Your objective: What you return should be the lines from the first line of the records below through the line holding "export NUM_CORES = 1", unchanged.

○ ○ ○ ○ ○

<file path="config.mk">
export PLATFORM = sky130hd
export DESIGN_NAME = blank_gate
export DESIGN_NICKNAME = d
export VERILOG_FILES = /design/src/pkg/blank_gate_pkg.sv /design/src/rtl/blank_gate.sv
export SDC_FILE = /design/constraint.sdc
export NUM_CORES = 1
export LEC_CHECK = 0
export ABC_AREA = 1
export BUFFER_PORTS_ARGS = -buffer_cell sky130_fd_sc_hd__buf_2
export CAP_MARGIN = 20
export CORE_ASPECT_RATIO = 1.4
export CORE_MARGIN = 5
export CORE_UTILIZATION = 56
export DETAILED_ROUTE_END_ITERATION = 10
export GPL_TIMING_DRIVEN = 0
export PLACE_DENSITY = 0.82
export SLEW_MARGIN = 30
export SYNTH_ARGS = -nofsm -noshare
export SYNTH_HDL_FRONTEND = slang
export SYNTH_SLANG_ARGS = --single-unit
</file>
<file path="constraint.sdc">
create_clock -name pclk -period 6.3 [get_ports pclk]
set_input_delay 1.89 -clock pclk [delete_from_list [all_inputs] [get_ports pclk]]
set_output_delay 1.89 -clock pclk [all_outputs]
set_load 0.01 [all_outputs]
</file>
<file path="src/pkg/blank_gate_pkg.sv">
// Functional notes
// - Gating clock runs only when enable set
// - Gating clock = clock/max(prescale,1)/(divider+1)/2
// - Sixteen-bit master duty register, resets zero
// - Mask inputs on enabled output level states
// - Mask inputs on selected blanking signal level
// - Unimplemented control bits read as zero
`default_nettype none
package blank_gate_pkg;
   // ---------------------------------------------------------------
   // Register offsets (byte addresses)
   // ---------------------------------------------------------------
   localparam logic [7:0]  GATE_CLK_OFS    = 8'h00;
   localparam logic [7:0]  DUTY_OFS        = 8'h04;
   localparam logic [7:0]  BLANK_CTRL_OFS  = 8'h08;
   localparam logic [7:0]  AUX_CTRL_OFS    = 8'h0C;
   localparam logic [7:0]  BLANK_TIME_OFS  = 8'h10;
   localparam logic [7:0]  STATUS_OFS      = 8'h14;
   // ---------------------------------------------------------------
   // Field positions, masks and reset values
   // ---------------------------------------------------------------
   localparam int          GATE_EN_BIT     = 15;
   localparam logic [15:0] GATE_CLK_MASK   = 16'h83FF;
   localparam logic [15:0] BLANK_CTRL_MASK = 16'hFC3F;
   localparam int          HR_BIT          = 15;
   localparam int          HF_BIT          = 14;
   localparam int          LR_BIT          = 13;
   localparam int          LF_BIT          = 12;
   localparam int          FLT_EN_BIT      = 11;
   localparam int          CL_EN_BIT       = 10;
   localparam int          SEL_HI_BIT      = 5;
   localparam int          SEL_LO_BIT      = 4;
   localparam int          HH_BIT          = 3;
   localparam int          HL_BIT          = 2;
   localparam int          LH_BIT          = 1;
   localparam int          LL_BIT          = 0;
   localparam logic [15:0] REG_RESET       = 16'h0000;
   localparam logic [2:0]  PRESCALE_RESET  = 3'h0;
endpackage
`default_nettype wire

</file>
<file path="src/rtl/blank_gate.sv">
`default_nettype none
module blank_gate
   import blank_gate_pkg::*;
#(
   parameter int SEL_COUNT = 16
) (
   input  wire logic                 pclk,
   input  wire logic                 presetn,
   input  wire logic                 psel,
   input  wire logic                 penable,
   input  wire logic                 pwrite,
   input  wire logic [7:0]           paddr,
   input  wire logic [31:0]          pwdata,
   output logic      [31:0]          prdata,
   output logic                      pready,
   output logic                      pslverr,
   input  wire logic                 high_side_output,
   input  wire logic                 low_side_output,
   input  wire logic [SEL_COUNT-1:0] blank_sources,
   input  wire logic                 fault_in,
   input  wire logic                 current_limit_in,
   output logic                      fault_out,
   output logic                      current_limit_out,
   output logic                      gating_clk,
   output logic      [15:0]          master_duty_value
);
   // ---------------------------------------------------------------
   // Register bus
   // ---------------------------------------------------------------
   logic [15:0] gate_q, gate_d, duty_q, duty_d, blank_q, blank_d, time_q, time_d;
   logic [3:0]  sel_q, sel_d;
   logic [2:0]  pre_q, pre_d;
   logic        wr;
   logic        mapped;

   function automatic logic hit(input logic [7:0] a, input logic [7:0] o);
      return a == o;
   endfunction

   assign wr      = psel & penable & pwrite;
   assign pready  = 1'b1;             // Zero wait states
   assign mapped  = hit(paddr, GATE_CLK_OFS) | hit(paddr, DUTY_OFS) |
                    hit(paddr, BLANK_CTRL_OFS) | hit(paddr, AUX_CTRL_OFS) |
                    hit(paddr, BLANK_TIME_OFS) | hit(paddr, STATUS_OFS);
   assign pslverr = psel & penable & ~mapped;

   // Register next values
   always_comb begin
      gate_d  = gate_q;
      duty_d  = duty_q;
      blank_d = blank_q;
      sel_d   = sel_q;
      pre_d   = pre_q;
      time_d  = time_q;
      if (wr) begin
         if (hit(paddr, GATE_CLK_OFS)) gate_d = pwdata[15:0] & GATE_CLK_MASK;
         if (hit(paddr, DUTY_OFS)) duty_d = pwdata[15:0];
         if (hit(paddr, BLANK_CTRL_OFS)) blank_d = pwdata[15:0] & BLANK_CTRL_MASK;
         if (hit(paddr, AUX_CTRL_OFS)) begin
            sel_d = pwdata[3:0];
            pre_d = pwdata[6:4];
         end
         if (hit(paddr, BLANK_TIME_OFS)) time_d = pwdata[15:0];
      end
   end

   always_ff @(posedge pclk or negedge presetn) begin
      if (!presetn) begin
         gate_q  <= REG_RESET;
         duty_q  <= REG_RESET;
         blank_q <= REG_RESET;
         sel_q   <= 4'h0;
         pre_q   <= PRESCALE_RESET;
         time_q  <= REG_RESET;
      end else begin
         gate_q  <= gate_d;
         duty_q  <= duty_d;
         blank_q <= blank_d;
         sel_q   <= sel_d;
         pre_q   <= pre_d;
         time_q  <= time_d;
      end
   end

   assign master_duty_value = duty_q;

   // ---------------------------------------------------------------
   // Pin synchronisers
   // ---------------------------------------------------------------
   localparam int SW = SEL_COUNT + 4;
   logic [SW-1:0] s1_q, s2_q, prev_q;
   always_ff @(posedge pclk or negedge presetn) begin
      if (!presetn) begin
         s1_q   <= '0;
         s2_q   <= '0;
         prev_q <= '0;
      end else begin
         s1_q   <= {blank_sources, current_limit_in, fault_in, low_side_output,
                    high_side_output};
         s2_q   <= s1_q;
         prev_q <= s2_q;
      end
   end
   logic hs, ls, hs_p, ls_p, flt, cl, sel_sig;
   assign hs      = s2_q[0];
   assign ls      = s2_q[1];
   assign flt     = s2_q[2];
   assign cl      = s2_q[3];
   assign hs_p    = prev_q[0];
   assign ls_p    = prev_q[1];
   assign sel_sig = (int'(sel_q) < SEL_COUNT) ? s2_q[4 + int'(sel_q)] : 1'b0;

   // ---------------------------------------------------------------
   // Leading-edge blanking
   // ---------------------------------------------------------------
   logic        trig, state_blank, edge_blank, blank;
   logic [15:0] cnt_q, cnt_d;
   // Edge triggers, each gated by its own enable
   assign trig = (blank_q[HR_BIT] & hs & ~hs_p) | (blank_q[HF_BIT] & ~hs & hs_p) |
                 (blank_q[LR_BIT] & ls & ~ls_p) | (blank_q[LF_BIT] & ~ls & ls_p);
   // Level blanking from output states and selected signal
   assign state_blank = (blank_q[HH_BIT] & hs) | (blank_q[HL_BIT] & ~hs) |
                        (blank_q[LH_BIT] & ls) | (blank_q[LL_BIT] & ~ls) |
                        (blank_q[SEL_HI_BIT] & sel_sig) |
                        (blank_q[SEL_LO_BIT] & ~sel_sig);
   assign edge_blank  = cnt_q != 16'h0000;
   // Trigger cycle itself is blanked, so a fault that arrives with the edge never slips out
   assign blank       = state_blank | edge_blank | trig;

   // Counter reloads on a trigger, then counts down to zero
   always_comb begin
      cnt_d = cnt_q;
      if (trig) cnt_d = time_q;
      else if (edge_blank) cnt_d = cnt_q - 16'h0001;
   end

   logic flt_q, cl_q;
   always_ff @(posedge pclk or negedge presetn) begin
      if (!presetn) begin
         cnt_q <= 16'h0000;
         flt_q <= 1'b0;
         cl_q  <= 1'b0;
      end else begin
         cnt_q <= cnt_d;
         flt_q <= flt & ~(blank & blank_q[FLT_EN_BIT]);
         cl_q  <= cl & ~(blank & blank_q[CL_EN_BIT]);
      end
   end
   assign fault_out         = flt_q;
   assign current_limit_out = cl_q;

   // ---------------------------------------------------------------
   // Gating clock generator
   // ---------------------------------------------------------------
   logic [2:0]  pc_q, pc_d;
   logic [9:0]  dc_q, dc_d;
   logic        gclk_q, gclk_d, pre_tick;
   // Prescale 0 and 1 both divide by one, else divide by the value
   assign pre_tick = (pre_q <= 3'h1) | (pc_q >= (pre_q - 3'h1));
   // Two-stage divide; output toggles per terminal count
   always_comb begin
      pc_d   = 3'h0;
      dc_d   = 10'h000;
      gclk_d = 1'b0;
      if (gate_q[GATE_EN_BIT]) begin
         gclk_d = gclk_q;
         pc_d   = pre_tick ? 3'h0 : pc_q + 3'h1;
         dc_d   = dc_q;
         if (pre_tick) begin
            if (dc_q >= gate_q[9:0]) begin
               dc_d   = 10'h000;
               gclk_d = ~gclk_q;
            end else dc_d = dc_q + 10'h001;
         end
      end
   end
   always_ff @(posedge pclk or negedge presetn) begin
      if (!presetn) begin
         pc_q   <= 3'h0;
         dc_q   <= 10'h000;
         gclk_q <= 1'b0;
      end else begin
         pc_q   <= pc_d;
         dc_q   <= dc_d;
         gclk_q <= gclk_d;
      end
   end
   assign gating_clk = gclk_q;

   // Read data
   always_comb begin
      prdata = 32'h0000_0000;
      if (hit(paddr, GATE_CLK_OFS)) prdata[15:0] = gate_q;
      if (hit(paddr, DUTY_OFS)) prdata[15:0] = duty_q;
      if (hit(paddr, BLANK_CTRL_OFS)) prdata[15:0] = blank_q;
      if (hit(paddr, AUX_CTRL_OFS)) prdata[6:0] = {pre_q, sel_q};
      if (hit(paddr, BLANK_TIME_OFS)) prdata[15:0] = time_q;
      if (hit(paddr, STATUS_OFS)) prdata[16:0] = {blank, cnt_q};
   end

   // ---------------------------------------------------------------
   // Assertions
   // ---------------------------------------------------------------
   a_gate_stop: assert property (@(posedge pclk) disable iff (!presetn)
      !gate_q[GATE_EN_BIT] |=> !gating_clk) else $error("gating clock ran while off");
   a_reserved_zero: assert property (@(posedge pclk) disable iff (!presetn)
      (gate_q[14:10] == 5'h00) && (blank_q[9:6] == 4'h0)) else $error("reserved bit set");
   a_duty_write: assert property (@(posedge pclk) disable iff (!presetn)
      wr && hit(paddr, DUTY_OFS) |=> master_duty_value == $past(pwdata[15:0]))
      else $error("duty write lost");
   a_trig_reload: assert property (@(posedge pclk) disable iff (!presetn)
      trig |=> cnt_q == $past(time_q)) else $error("counter not reloaded");
   a_no_trig: assert property (@(posedge pclk) disable iff (!presetn)
      blank_q[15:12] == 4'h0 |-> !trig) else $error("disabled edge triggered");
   a_count_down: assert property (@(posedge pclk) disable iff (!presetn)
      edge_blank && !trig |=> cnt_q == $past(cnt_q) - 16'h0001) else $error("bad count");
   a_fault_mask: assert property (@(posedge pclk) disable iff (!presetn)
      blank && blank_q[FLT_EN_BIT] |=> !fault_out) else $error("fault not blanked");
   a_fault_pass: assert property (@(posedge pclk) disable iff (!presetn)
      !blank_q[FLT_EN_BIT] |=> fault_out == $past(flt)) else $error("fault not passed");
   a_state_high: assert property (@(posedge pclk) disable iff (!presetn)
      blank_q[HH_BIT] && hs && blank_q[CL_EN_BIT] |=> !current_limit_out)
      else $error("limit not blanked");
   a_select_blank: assert property (@(posedge pclk) disable iff (!presetn)
      blank_q[SEL_HI_BIT] && sel_sig |-> blank) else $error("select blank missed");
   c_trigger: cover property (@(posedge pclk) disable iff (!presetn) trig);
   c_count_out: cover property (@(posedge pclk) disable iff (!presetn)
      edge_blank ##1 !edge_blank);
   c_gclk_toggle: cover property (@(posedge pclk) disable iff (!presetn)
      $rose(gating_clk));
endmodule
`default_nettype wire

</file>
==> results_dict.tcl <==
set metrics [dict create \
    outcome "finished clean" \
    drv_slew 0 \
    synth_area_um2 6580 \
    vias 5603 \
    clock-sinks 136 \
    yosys.area.top_type "dfrtp_1" \
    crit_path_max_fanout 9 \
    final_nets 960 \
    finalHoldViolCount 0 \
    ctsHoldBuffers 0 \
    clk_pin_slew_ns 0.06 \
    postCtsSetupBuffers 0 \
    grt_max_degree 76 \
    cts_inserted_buffers 17 \
    period_needed_ns 5.29 \
    antenna_found_initial 0 \
    first_iter_violations 524 \
    yosys.area.top_type_share 0.517 \
    required_ns 4.41 \
    worstSetupEndpointType "primary output" \
    arrival_ns 3.40 \
    place.gp.congestion 0.903 \
    synth_most_common_cell "nand2_1" \
    power_density_nw_per_um2 286 \
    finalSetupTns_ns 0 \
    period_share 0.839 \
    ys_types 39 \
    overflow 0 \
    crit_chain "buf_2, nor2_4, nand2_1, nor2_2, inv_2, nor2_4, inv_2, o21ai_1, a21oi_1, o211ai_1, buf_2" \
    min_path_type "register to register" \
    grt_pass1_wl_um 27200 \
    cts_tree "yes" \
    setup_violations 0 \
    drive_gt1_frac 0.233 \
    total_leakage_power_nw 3.90 \
    htree_levels 4 \
    setup_ws_ns 1.01 \
    crit_family "simple AND/OR/NAND/NOR gates" \
    n_fill_cell 893 \
    start_util 0.575 \
    cp_slowest_stage_delay_ns 0.27 \
    port-buffer-count 85 \
    ant_nets 0 \
    slew_headroom 0.577 \
    ys_warn_count 0 \
    synth-seq-cells 136 \
    die_w_um 102 \
    netlist_instances 756 \
    synthTopCellsByArea "dfrtp_1, nand2_1, o21ai_1" \
    die-height_um 138 \
    fin_area_um2 7840 \
    area_delta_synth_final_pct 19.1 \
    grt_usage 0.247 \
    place_area_um2 7280 \
    ir_drop_v 0.000238 \
    crit_buf_inv 4 \
    critPathSlowestCell "o21ai_1" \
    ioPinCount 118 \
    core_um2 11500 \
    async_flop_share 1.00 \
    row_count 46 \
    yosysSeqAreaShare 0.517 \
    criticalPathCategory "input port to primary output" \
    synth-edff-count 0 \
    root_buffer "clkbuf_16" \
    drt_pass1_iterations 5 \
    worst_slew_pin_slew_ns 0.632 \
    maxCapViolCount 0 \
    synth_common_cells "nand2_1, dfrtp_1, o21ai_1, inv_1, nor2_1" \
    dpl.hpwl_um 12100 \
    dp_slack_ns 1.06 \
    wl_per_cell_um 16.0 \
    routed_wl_um 16500 \
    antenna_cells 0 \
    drc 0 \
    cts_resized 0 \
    first_global_vias 5696 \
    insertion_delay_ns 0.42 \
    die_area_um2 14100 \
    syn_area_per_cell_um2 8.71 \
    rsz0062_at_grt "no" \
    fin_skew_ns 0.00627 \
    viasPerCell 5.43 \
    ys.flop_type "dfrtp_1" \
    startpoint_type "input port" \
    cts_buffer_depth 2 \
    fmax_mhz 189 \
]
per-stage QoR:
| step | util | hold WS, ns | total power [W] | cells |
|---|---|---|---|---|
| finish | 0.685 | 0.346 | 0.00225 | 1032 |
| CTS | 0.685 | 0.348 | 0.00226 | 1032 |
| global placement | 0.632 | 0.331 | 0.00130 | 999 |
| floorplan | - | 0.331 | 0.00122 | 770 |
| global route | 0.685 | 0.351 | 0.00235 | 1032 |
| detailed placement | 0.635 | 0.335 | 0.00132 | 1000 |
worst register-to-register path: cells and delay by family (launching register included):
kind,cells,cell delay (ns)
simple gates,3,0.31
compound gates,3,0.44
fa+ha+maj,2,0.53
flops,1,0.41
buf+inv,2,0.30
kinds of logic after synthesis:
| family | synth area share |
|---|---|
| AOI/OAI and AO/OA | 0.122 |
| xor gates and xnor gates | 0.0213 |
| DFF | 0.517 |
| adders and majority gates | 0.0380 |
| and+or+nand+nor | 0.211 |
| buffers and inverters | 0.0890 |
| other | 0.00114 |
power breakdown:
part / internal, W / total [W] / switching, W
logic: 0.000116 / 0.000306 / 0.000190
clock network: 0.000555 / 0.000937 / 0.000382
registers: 0.000944 / 0.00100 / 0.0000578
worst paths after layout:
path / startpoint / endpoint / slack (ns) / depth (start not counted)
max: paddr[1] / prdata[15] / 1.01 / 11
min: s1_q[1] / s2_q[1] / 0.35 / 0
max reg2reg: pre_q[0] / gating_clk / 4.20 / 10
min reg2reg: s1_q[1] / s2_q[1] / 0.35 / 0
max in group asynchronous: presetn / dc_q[8] / 4.17 / 2
min in group asynchronous: presetn / cnt_q[12] / 1.41 / 1
state kept, by name (all words and copies together), names as in the netlist, 10 cells and up:
register and flops:
s1_q 20, dc_q 10, gate_q 11, cnt_q 16, blank_q 12, master_duty_value 16, s2_q 20, time_q 16
layout make-up:
class | count | area, µm² | area share
buffer | 34 | 218 | 0.0278
inverter | 98 | 368 | 0.0469
multi-input combinational | 502 | 2650 | 0.337
tap | 144 | 180 | 0.0230
timing repair buffer | 86 | 463 | 0.0590
clock inverter | 14 | 124 | 0.0158
sequential | 136 | 3400 | 0.434
clock buffer | 18 | 439 | 0.0560
per-layer routing:
metal	routed length (µm)	vias up	GRT usage
met3	1380	51	0.0679
li1	-	2660	-
met4	620	0	0.120
met2	8280	256	0.411
met1	6240	2636	0.290
met5	0	-	0
layout by cell type (no fill, tap or decap), types with 2 or more instances in the layout:
cell        count
a21oi_1        18
a221oi_1        2
a22o_1          3
a31oi_1         2
buf_2          99
buf_4          17
clkbuf_16      17
clkinv_2        5
clkinvlp_4      3
conb_1         16
dfrtp_1       136
ha_1           20
inv_1          80
inv_2          18
inv_6           3
nand2_1       192
nand2_2        11
nand3_1        23
nand3_2         4
nand4_1         4
nor2_1         47
nor2_2          9
nor2_4          5
nor3_1          5
nor3_2          4
nor4_1          2
o2111ai_1      12
o211ai_1        3
o21ai_0        10
o21ai_1        81
o21ai_2         2
o22ai_1         4
xnor2_1         4
xor2_1         12
Note: power is estimated with default switching activity, not from simulation.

○ ○ ○ ○ ○

Your response:
<file path="config.mk">
export PLATFORM = sky130hd
export DESIGN_NAME = blank_gate
export DESIGN_NICKNAME = d
export VERILOG_FILES = /design/src/pkg/blank_gate_pkg.sv /design/src/rtl/blank_gate.sv
export SDC_FILE = /design/constraint.sdc
export NUM_CORES = 1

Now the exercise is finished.